New dogs for old tricks: Improved Compression for Inverted Indexes
Speaker
Alistair Moffat
Institute
School of Computing and Information Systems, The University of Melbourne
Time & Place
Fri, 01 Mar 2019 14:00:00 NZDT in Jack Erskine 340
Abstract
The inverted index is a key element of text search systems. In typical form it consists of a set of posting lists, each of which contains a sequence of docid gaps and a sequence of term frequencies. Both streams are dominated by small integers, and display a (broadly) decreasing probability distribution. A wide range of techniques have been used to represent these two streams, including byte-aligned codes; word-aligned codes; and binary-packed approaches. However there has been relatively little application of entropy coders to index compression, a consequence of the complexity of and overheads associated with applying Huffman or arithmetic codes on a per-postings list basis. In this presentation we describe the use of the recently-developed asymmetric numeral systems entropy coding technique, and show that can be usefully combined with several different index compression approaches to yield improved compression effectiveness within reasonable additional resource costs.
Biography
Alistair Moffat has been involved in research in text compression and information retrieval for more than three decades, and has published numerous papers in the areas of index compression, text compression, and dynamic pruning mechanisms, all of which help support efficient ranked querying.

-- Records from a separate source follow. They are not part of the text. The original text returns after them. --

File: config.mk
export PLATFORM = sky130hd
export DESIGN_NAME = tcdm_bank_flat
export DESIGN_NICKNAME = d
export VERILOG_FILES = /design/src/source/tcdm_pkg.sv /design/src/source/router_pkg.sv /design/src/source/tcdm_channel_if.sv /design/src/source/tcdm_bank.sv /design/src/flat_wrapper.sv
export SDC_FILE = /design/constraint.sdc
export NUM_CORES = 2
export LEC_CHECK = 0
export BUFFER_PORTS_ARGS = -buffer_cell sky130_fd_sc_hd__buf_2
export CAP_MARGIN = 25
export CORE_UTILIZATION = 60
export CTS_CLUSTER_SIZE = 14
export DETAILED_ROUTE_END_ITERATION = 7
export PLACE_DENSITY = 0.76
export SETUP_SLACK_MARGIN = 0.4
export SYNTH_ARGS = -nofsm -noshare
export SYNTH_HDL_FRONTEND = slang
export SYNTH_SLANG_ARGS = --single-unit
File: constraint.sdc
create_clock -name clk_i -period 2.2 [get_ports clk_i]
set_input_delay 0.44 -clock clk_i [delete_from_list [all_inputs] [get_ports clk_i]]
set_output_delay 0.44 -clock clk_i [all_outputs]
set_load 0.01 [all_outputs]
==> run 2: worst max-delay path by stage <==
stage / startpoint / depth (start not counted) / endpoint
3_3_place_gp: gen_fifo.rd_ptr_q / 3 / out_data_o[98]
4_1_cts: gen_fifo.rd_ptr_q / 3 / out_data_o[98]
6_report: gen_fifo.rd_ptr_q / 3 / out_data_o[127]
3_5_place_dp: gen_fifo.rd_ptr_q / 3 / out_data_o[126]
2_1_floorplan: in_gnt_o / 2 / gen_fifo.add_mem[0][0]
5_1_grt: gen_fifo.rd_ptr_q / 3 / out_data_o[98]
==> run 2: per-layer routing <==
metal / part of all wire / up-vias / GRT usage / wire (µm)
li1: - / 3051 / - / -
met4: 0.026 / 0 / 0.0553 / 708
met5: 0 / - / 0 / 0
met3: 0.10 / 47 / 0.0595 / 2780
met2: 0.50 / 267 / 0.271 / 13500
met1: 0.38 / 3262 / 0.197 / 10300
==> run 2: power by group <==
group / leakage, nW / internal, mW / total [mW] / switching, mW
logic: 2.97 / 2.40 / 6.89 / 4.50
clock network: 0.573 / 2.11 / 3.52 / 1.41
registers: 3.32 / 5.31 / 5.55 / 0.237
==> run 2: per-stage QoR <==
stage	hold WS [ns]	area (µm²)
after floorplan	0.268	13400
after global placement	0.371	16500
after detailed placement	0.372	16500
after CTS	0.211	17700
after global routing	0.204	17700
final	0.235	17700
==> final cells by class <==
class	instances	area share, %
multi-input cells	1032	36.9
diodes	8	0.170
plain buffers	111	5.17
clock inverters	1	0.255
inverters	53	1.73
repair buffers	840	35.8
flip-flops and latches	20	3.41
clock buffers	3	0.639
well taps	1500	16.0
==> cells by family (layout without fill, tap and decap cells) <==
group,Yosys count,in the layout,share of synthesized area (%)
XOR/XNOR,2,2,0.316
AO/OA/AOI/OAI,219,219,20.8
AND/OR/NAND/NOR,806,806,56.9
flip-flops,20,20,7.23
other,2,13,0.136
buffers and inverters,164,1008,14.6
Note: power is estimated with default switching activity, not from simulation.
`config.mk`:
```
export PLATFORM = sky130hd
export DESIGN_NAME = dcache_pipeline
export DESIGN_NICKNAME = d
export VERILOG_FILES = /design/src/logic/dcache_pkg.sv /design/src/logic/dcache_pipeline.sv
export VERILOG_INCLUDE_DIRS = /design/src /design/src/logic
export SDC_FILE = /design/constraint.sdc
export NUM_CORES = 1
export LEC_CHECK = 0
export BUFFER_PORTS_ARGS = -buffer_cell sky130_fd_sc_hd__buf_2
export CAP_MARGIN = 20
export CELL_PAD_IN_SITES_DETAIL_PLACEMENT = 1
export CELL_PAD_IN_SITES_GLOBAL_PLACEMENT = 2
export CORE_AREA = 2 2 443 445
export CTS_CLUSTER_SIZE = 28
export DETAILED_ROUTE_END_ITERATION = 12
export DIE_AREA = 0 0 445 447
export HOLD_SLACK_MARGIN = 0.03
export PLACE_DENSITY = 0.45
export SLEW_MARGIN = 20
export SYNTH_ARGS = -nofsm -noshare
export SYNTH_HDL_FRONTEND = slang
export SYNTH_SLANG_ARGS = --single-unit
```
`constraint.sdc`:
```
create_clock -name clk -period 10.6 [get_ports clk]
set_clock_uncertainty 0.05 [all_clocks]
set_input_delay 2.12 -clock clk [delete_from_list [all_inputs] [get_ports clk]]
set_output_delay 2.12 -clock clk [all_outputs]
set_load 0.005 [all_outputs]
```
`config.mk`:
```
export PLATFORM = sky130hd
export DESIGN_NAME = arrhythmia_classifier
export DESIGN_NICKNAME = d
export VERILOG_FILES = /design/src/logic/fxp_pkg.sv /design/src/logic/net_pkg.sv /design/src/logic/fxp_mac.sv /design/src/logic/activation_unit.sv /design/src/logic/weight_rom.sv /design/src/logic/act_buffer.sv /design/src/logic/layer_sequencer.sv /design/src/logic/arrhythmia_classifier.sv
export SDC_FILE = /design/constraint.sdc
export NUM_CORES = 1
export LEC_CHECK = 0
export BUFFER_PORTS_ARGS = -buffer_cell sky130_fd_sc_hd__buf_2
export CORE_AREA = 2 2 77 79
export CTS_CLUSTER_DIAMETER = 80
export DETAILED_ROUTE_END_ITERATION = 10
export DIE_AREA = 0 0 79 81
export HOLD_SLACK_MARGIN = 0.1
export PLACE_DENSITY = 0.76
export REMOVE_ABC_BUFFERS = 1
export SLEW_MARGIN = 25
export SYNTH_ARGS = -nofsm -noshare
export SYNTH_HDL_FRONTEND = slang
export SYNTH_SLANG_ARGS = --single-unit
```
`constraint.sdc`:
```
create_clock -name clk -period 5.9 [get_ports clk]
set_clock_uncertainty 0.15 [all_clocks]
set_input_delay 0.295 -clock clk [delete_from_list [all_inputs] [get_ports clk]]
set_output_delay 0.295 -clock clk [all_outputs]
set_load 0.01 [all_outputs]
```
`src/logic/weights.hex`:
```
// one 16-bit sign-magnitude word per line, bit 15 sign, bits 14:0 magnitude, 1.0 = 0400
// layer by layer, neuron by neuron, fan-in weights then the bias
0180
8100
0240
80C0
0060
8200
0140
0090
8050
0120
0080
8140
0200
00A0
8180
0210
0070
80E0
8030
0160
8090
8100
0050
8060
0300
0110
8220
0190
0040
81A0
00D0
0030
0000
81C0
0130
8070
0250
00B0
8150
0280
0060
8120
01E0
0200
0090
0170
8190
8040
0120
02C0
8080
0150
0010
8230
8080
8020
80F0
0110
0170
8260
0040
01B0
8210
0240
00E0
0040
0300
8280
0200
8180
0340
8120
0100
0600
8100
8500
0080
0380
0000
8400
8200
0700
8300
0280
0180
0300
8200
0180
8280
0100
0220
8100
8240
0280
8100
0300
8180
0080
0140

```
`src/logic/fxp_pkg.sv`:
```
package fxp_pkg;

    // word width and default binary point
    localparam int word_bits = 16;
    localparam int frac_bits_default = 10;

    // largest 15-bit magnitude
    localparam logic [14:0] mag_max = 15'h7FFF;

    // sign-magnitude word, sign on top
    typedef struct packed {
        logic        sign;
        logic [14:0] mag;
    } fxp_t;

    // sign-magnitude to 32-bit two's complement, exact
    function automatic logic signed [31:0] to_acc(fxp_t v);
        logic signed [31:0] m;
        m = {17'd0, v.mag};
        return v.sign ? -m : m;
    endfunction

    // two's complement back to a word
    // magnitude saturates, zero keeps sign 0
    function automatic fxp_t from_acc(logic signed [31:0] s);
        logic [31:0] m;
        fxp_t        r;
        m = s[31] ? unsigned'(-s) : unsigned'(s);
        r.sign = s[31];
        r.mag = (m > 32'(mag_max)) ? mag_max : m[14:0];
        return r;
    endfunction

endpackage

```
`src/logic/net_pkg.sv`:
```
package net_pkg;

    // feature and score counts
    localparam int n_in = 10;
    localparam int n_out = 2;
    // words per activation bank, widest layer input
    localparam int buf_depth = 10;

    // rom layout, weights then bias per neuron
    localparam logic [6:0] base_hidden1 = 7'd0;
    localparam logic [6:0] base_latent = 7'd66;
    localparam logic [6:0] base_hidden2 = 7'd73;
    localparam logic [6:0] base_output = 7'd85;
    localparam int rom_words = 99;

    typedef enum logic [1:0] {
        layer_hidden1,
        layer_latent,
        layer_hidden2,
        layer_output
    } layer_e;

    typedef enum logic [1:0] {
        act_none,
        act_softplus,
        act_sigmoid
    } act_e;

    // shape of one dense layer
    typedef struct packed {
        logic [3:0] fan_in;
        logic [3:0] n_neurons;
        logic [6:0] rom_base;
        act_e       act;
        logic [2:0] spare;
    } layer_desc_t;

    function automatic layer_desc_t layer_table(layer_e layer);
        layer_desc_t d;
        d = '0;
        case (layer)
            layer_hidden1: d = '{4'd10, 4'd6, base_hidden1, act_softplus, 3'd0};
            layer_latent:  d = '{4'd6, 4'd1, base_latent, act_none, 3'd0};
            layer_hidden2: d = '{4'd1, 4'd6, base_hidden2, act_softplus, 3'd0};
            default:       d = '{4'd6, 4'd2, base_output, act_sigmoid, 3'd0};
        endcase
        return d;
    endfunction

endpackage

```
`src/logic/fxp_mac.sv`:
```
`timescale 1ns/1ns

module fxp_mac #(
    parameter int frac_bits = fxp_pkg::frac_bits_default
) (
    input  logic          clk,
    input  logic          reset,
    input  logic          clear,
    input  logic          acc_en,
    input  logic          finish,
    input  fxp_pkg::fxp_t w,
    input  fxp_pkg::fxp_t a,
    output fxp_pkg::fxp_t result,
    output logic          result_valid
);

    logic [29:0]        prod_full;
    logic [29:0]        prod_mag;
    logic signed [31:0] prod_s;
    logic signed [31:0] acc;
    logic signed [31:0] acc_base;
    logic signed [31:0] sum_bias;

    // full 15x15 product, then drop the fraction bits
    assign prod_full = w.mag * a.mag;
    assign prod_mag = prod_full >> frac_bits;
    // product sign from both operands
    assign prod_s = (w.sign ^ a.sign) ? -$signed({2'b00, prod_mag})
                                      : $signed({2'b00, prod_mag});

    // first weight of a neuron starts from zero
    assign acc_base = clear ? 32'sd0 : acc;

    // bias sits on w during finish
    assign sum_bias = acc + fxp_pkg::to_acc(w);

    // accumulator, exact sum
    always_ff @(posedge clk) begin
        if (acc_en) begin
            acc <= acc_base + prod_s;
        end
    end

    // neuron value, saturated back to a word
    always_ff @(posedge clk) begin
        if (finish) begin
            result <= fxp_pkg::from_acc(sum_bias);
        end
    end

    // one pulse per finished neuron
    always_ff @(posedge clk or posedge reset) begin
        if (reset) begin
            result_valid <= 1'b0;
        end else begin
            result_valid <= finish;
        end
    end

endmodule

```
`src/logic/activation_unit.sv`:
```
`timescale 1ns/1ns

module activation_unit #(
    parameter int frac_bits = fxp_pkg::frac_bits_default
) (
    input  net_pkg::act_e kind,
    input  fxp_pkg::fxp_t d,
    output fxp_pkg::fxp_t q
);

    // breakpoints at 0.5, 1.0 and 2.0
    localparam logic signed [31:0] one_v = 32'sd1 <<< frac_bits;
    localparam logic signed [31:0] half_v = one_v >>> 1;
    localparam logic signed [31:0] two_v = one_v <<< 1;

    fxp_pkg::fxp_t      d_half;
    fxp_pkg::fxp_t      d_quarter;
    logic signed [31:0] x_v;
    logic signed [31:0] sp_sum;
    logic signed [31:0] sg_sum;

    assign x_v = fxp_pkg::to_acc(d);

    // scale by magnitude shift, sign kept
    assign d_half = '{sign: d.sign, mag: d.mag >> 1};
    assign d_quarter = '{sign: d.sign, mag: d.mag >> 2};

    // softplus middle segment x/2 + 1
    assign sp_sum = fxp_pkg::to_acc(d_half) + one_v;
    // sigmoid line x/4 + 0.5
    assign sg_sum = fxp_pkg::to_acc(d_quarter) + half_v;

    always_comb begin
        case (kind)
            net_pkg::act_softplus: begin
                if (x_v <= -two_v) begin
                    q = '0;
                end else if (x_v >= two_v) begin
                    q = d;
                end else begin
                    q = fxp_pkg::from_acc(sp_sum);
                end
            end
            net_pkg::act_sigmoid: begin
                // clamp into 0 .. 1.0
                if (sg_sum < 0) begin
                    q = '0;
                end else if (sg_sum > one_v) begin
                    q = fxp_pkg::from_acc(one_v);
                end else begin
                    q = fxp_pkg::from_acc(sg_sum);
                end
            end
            default: q = d;
        endcase
    end

endmodule

```
`src/logic/weight_rom.sv`:
```
`timescale 1ns/1ns

module weight_rom (
    input  logic          clk,
    input  logic [6:0]    addr,
    output fxp_pkg::fxp_t data
);

    // all layers back to back, weights then bias per neuron
    logic [fxp_pkg::word_bits-1:0] mem [net_pkg::rom_words];

    initial begin
        $readmemh("/design/src/logic/weights.hex", mem);
    end

    // registered read, one cycle
    always_ff @(posedge clk) begin
        data <= mem[addr];
    end

endmodule

```
`src/logic/act_buffer.sv`:
```
`timescale 1ns/1ns

module act_buffer (
    input  logic                                clk,
    input  logic                                reset,
    input  logic                                load,
    input  fxp_pkg::fxp_t [net_pkg::n_in-1:0]   x_in,
    input  logic                                rd_bank,
    input  logic [3:0]                          rd_idx,
    output fxp_pkg::fxp_t                       rd_data,
    input  logic                                wr_en,
    input  logic [3:0]                          wr_idx,
    input  fxp_pkg::fxp_t                       wr_data
);

    // two ping-pong banks
    fxp_pkg::fxp_t mem [2][net_pkg::buf_depth];

    always_ff @(posedge clk) begin
        if (load) begin
            // features always land in bank 0
            for (int i = 0; i < net_pkg::n_in; i++) begin
                mem[0][i] <= x_in[i];
            end
        end else if (wr_en) begin
            // layer output fills the bank not being read
            mem[!rd_bank][wr_idx] <= wr_data;
        end
    end

    // registered read, lines up with the rom
    // bias step reads past the end, give zero
    always_ff @(posedge clk or posedge reset) begin
        if (reset) begin
            rd_data <= '0;
        end else if (rd_idx < net_pkg::buf_depth) begin
            rd_data <= mem[rd_bank][rd_idx];
        end else begin
            rd_data <= '0;
        end
    end

endmodule

```
`src/logic/layer_sequencer.sv`:
```
`timescale 1ns/1ns

module layer_sequencer (
    input  logic                                clk,
    input  logic                                reset,
    input  logic                                start,
    output logic [6:0]                          rom_addr,
    output logic                                rd_bank,
    output logic [3:0]                          rd_idx,
    output logic [3:0]                          wr_idx,
    output logic                                load,
    output logic                                clear,
    output logic                                acc_en,
    output logic                                finish,
    output net_pkg::act_e                       act_kind,
    input  logic                                result_valid,
    input  fxp_pkg::fxp_t                       act_q,
    output logic                                wr_en,
    output fxp_pkg::fxp_t [net_pkg::n_out-1:0]  y,
    output logic                                busy,
    output logic                                done
);

    typedef enum logic [1:0] {
        st_idle,
        st_run,
        st_drain
    } state_e;

    state_e                             state;
    net_pkg::layer_e                    layer;
    net_pkg::layer_e                    next_layer;
    net_pkg::layer_desc_t               desc;
    net_pkg::layer_desc_t               next_desc;
    logic [3:0]                         neuron;
    logic [3:0]                         in_idx;
    logic [3:0]                         wr_cnt;
    logic [6:0]                         rom_ptr;
    logic                               bias_step;
    logic                               last_neuron;
    logic                               last_result;
    logic                               final_result;
    fxp_pkg::fxp_t [net_pkg::n_out-1:0] y_stage;

    // shape of the current and the following layer
    assign desc = net_pkg::layer_table(layer);
    assign next_layer = net_pkg::layer_e'(layer + 2'd1);
    assign next_desc = net_pkg::layer_table(next_layer);

    // in_idx == fan_in means bias word on the rom
    assign bias_step = (in_idx == desc.fan_in);
    assign last_neuron = (neuron == desc.n_neurons - 4'd1);
    assign last_result = result_valid && (wr_cnt == desc.n_neurons - 4'd1);
    assign final_result = (state == st_drain) && last_result
                          && (layer == net_pkg::layer_output);

    assign load = start && (state == st_idle);
    assign rom_addr = rom_ptr;
    assign rd_idx = in_idx;
    assign wr_idx = wr_cnt;
    assign wr_en = result_valid && (state != st_idle);
    assign act_kind = desc.act;

    // mac strobes one cycle late, to match rom and buffer reads
    always_ff @(posedge clk or posedge reset) begin
        if (reset) begin
            clear <= 1'b0;
            acc_en <= 1'b0;
            finish <= 1'b0;
        end else begin
            clear <= (state == st_run) && (in_idx == 4'd0);
            acc_en <= (state == st_run) && !bias_step;
            finish <= (state == st_run) && bias_step;
        end
    end

    always_ff @(posedge clk or posedge reset) begin
        if (reset) begin
            state <= st_idle;
            layer <= net_pkg::layer_hidden1;
            neuron <= 4'd0;
            in_idx <= 4'd0;
            wr_cnt <= 4'd0;
            rom_ptr <= 7'd0;
            rd_bank <= 1'b0;
            busy <= 1'b0;
            done <= 1'b0;
        end else begin
            done <= 1'b0;
            // one result per neuron, written in order
            if (wr_en) begin
                wr_cnt <= wr_cnt + 4'd1;
            end
            case (state)
                st_idle: begin
                    // features captured by load this cycle
                    if (start) begin
                        state <= st_run;
                        busy <= 1'b1;
                        layer <= net_pkg::layer_hidden1;
                        neuron <= 4'd0;
                        in_idx <= 4'd0;
                        wr_cnt <= 4'd0;
                        rom_ptr <= net_pkg::layer_table(net_pkg::layer_hidden1).rom_base;
                        rd_bank <= 1'b0;
                    end
                end
                st_run: begin
                    // one rom word per cycle
                    rom_ptr <= rom_ptr + 7'd1;
                    if (bias_step) begin
                        in_idx <= 4'd0;
                        if (last_neuron) begin
                            state <= st_drain;
                        end else begin
                            neuron <= neuron + 4'd1;
                        end
                    end else begin
                        in_idx <= in_idx + 4'd1;
                    end
                end
                st_drain: begin
                    // wait until the last neuron is written back
                    if (last_result) begin
                        wr_cnt <= 4'd0;
                        neuron <= 4'd0;
                        in_idx <= 4'd0;
                        if (layer == net_pkg::layer_output) begin
                            state <= st_idle;
                            busy <= 1'b0;
                            done <= 1'b1;
                        end else begin
                            // next layer reads what this one wrote
                            layer <= next_layer;
                            rom_ptr <= next_desc.rom_base;
                            rd_bank <= !rd_bank;
                            state <= st_run;
                        end
                    end
                end
                default: state <= st_idle;
            endcase
        end
    end

    // scores gathered here, y only moves with done
    always_ff @(posedge clk) begin
        if (wr_en && (layer == net_pkg::layer_output) && (wr_cnt < net_pkg::n_out)) begin
            y_stage[wr_cnt] <= act_q;
        end
    end

    always_ff @(posedge clk or posedge reset) begin
        if (reset) begin
            y <= '0;
        end else if (final_result) begin
            for (int i = 0; i < net_pkg::n_out; i++) begin
                y[i] <= (i == wr_cnt) ? act_q : y_stage[i];
            end
        end
    end

endmodule

```
`src/logic/arrhythmia_classifier.sv`:
```
`timescale 1ns/1ns

module arrhythmia_classifier #(
    parameter int frac_bits = fxp_pkg::frac_bits_default
) (
    input  logic                                clk,
    input  logic                                reset,
    input  logic                                start,
    input  fxp_pkg::fxp_t [net_pkg::n_in-1:0]   x,
    output fxp_pkg::fxp_t [net_pkg::n_out-1:0]  y,
    output logic                                busy,
    output logic                                done
);

    logic [6:0]    rom_addr;
    fxp_pkg::fxp_t rom_data;
    logic          rd_bank;
    logic [3:0]    rd_idx;
    logic [3:0]    wr_idx;
    fxp_pkg::fxp_t rd_data;
    logic          load;
    logic          clear;
    logic          acc_en;
    logic          finish;
    logic          wr_en;
    net_pkg::act_e act_kind;
    fxp_pkg::fxp_t mac_result;
    logic          mac_valid;
    fxp_pkg::fxp_t act_q;

    // walks layers, neurons and inputs
    layer_sequencer i_sequencer (
        .clk          (clk),
        .reset        (reset),
        .start        (start),
        .rom_addr     (rom_addr),
        .rd_bank      (rd_bank),
        .rd_idx       (rd_idx),
        .wr_idx       (wr_idx),
        .load         (load),
        .clear        (clear),
        .acc_en       (acc_en),
        .finish       (finish),
        .act_kind     (act_kind),
        .result_valid (mac_valid),
        .act_q        (act_q),
        .wr_en        (wr_en),
        .y            (y),
        .busy         (busy),
        .done         (done)
    );

    weight_rom i_rom (
        .clk  (clk),
        .addr (rom_addr),
        .data (rom_data)
    );

    act_buffer i_buffer (
        .clk     (clk),
        .reset   (reset),
        .load    (load),
        .x_in    (x),
        .rd_bank (rd_bank),
        .rd_idx  (rd_idx),
        .rd_data (rd_data),
        .wr_en   (wr_en),
        .wr_idx  (wr_idx),
        .wr_data (act_q)
    );

    // single shared mac for every layer
    fxp_mac #(
        .frac_bits (frac_bits)
    ) i_mac (
        .clk          (clk),
        .reset        (reset),
        .clear        (clear),
        .acc_en       (acc_en),
        .finish       (finish),
        .w            (rom_data),
        .a            (rd_data),
        .result       (mac_result),
        .result_valid (mac_valid)
    );

    activation_unit #(
        .frac_bits (frac_bits)
    ) i_act (
        .kind (act_kind),
        .d    (mac_result),
        .q    (act_q)
    );

endmodule

```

Alistair is a co- author of the 1994 (revised 1999) book Managing Gigabytes, and also co-author of the 2002 book Compression and Coding Algorithms.
Much of Alistair's recent work has examined the issue of IR system evaluation, and, with other co-authors in Australia, he has focused on the relationship between models of user interactions with search results pages, and the effectiveness metrics that those interactions correspond to.
Alistair was co-Chair for SIGIR 1998 in Melbourne, and for CIKM 2015, also held in Melbourne; and co-Program Committee Chair for SIGIR 2005 (Salvador, Brazil) and SIGIR 2015 (Santiago, Chile).
WSDM, held in Melbourne in February 2019, was Alistair's most recent conference project.
Alistair has been a teaching/research faculty member at the University of Melbourne for thirty years, and was Department Chair from 2007-2011.
During his career at Melbourne he has taught programming skills to well in excess of 15,000 undergraduate students, has authored a C programming textbook (Programming, Problem Solving, and Abstraction with C, 2002, revised 2012), and has received awards for his teaching and lecturing skills. Alistair's PhD was completed in 1985, at the University of Canterbury, in New Zealand, in the area of shortest path algorithms.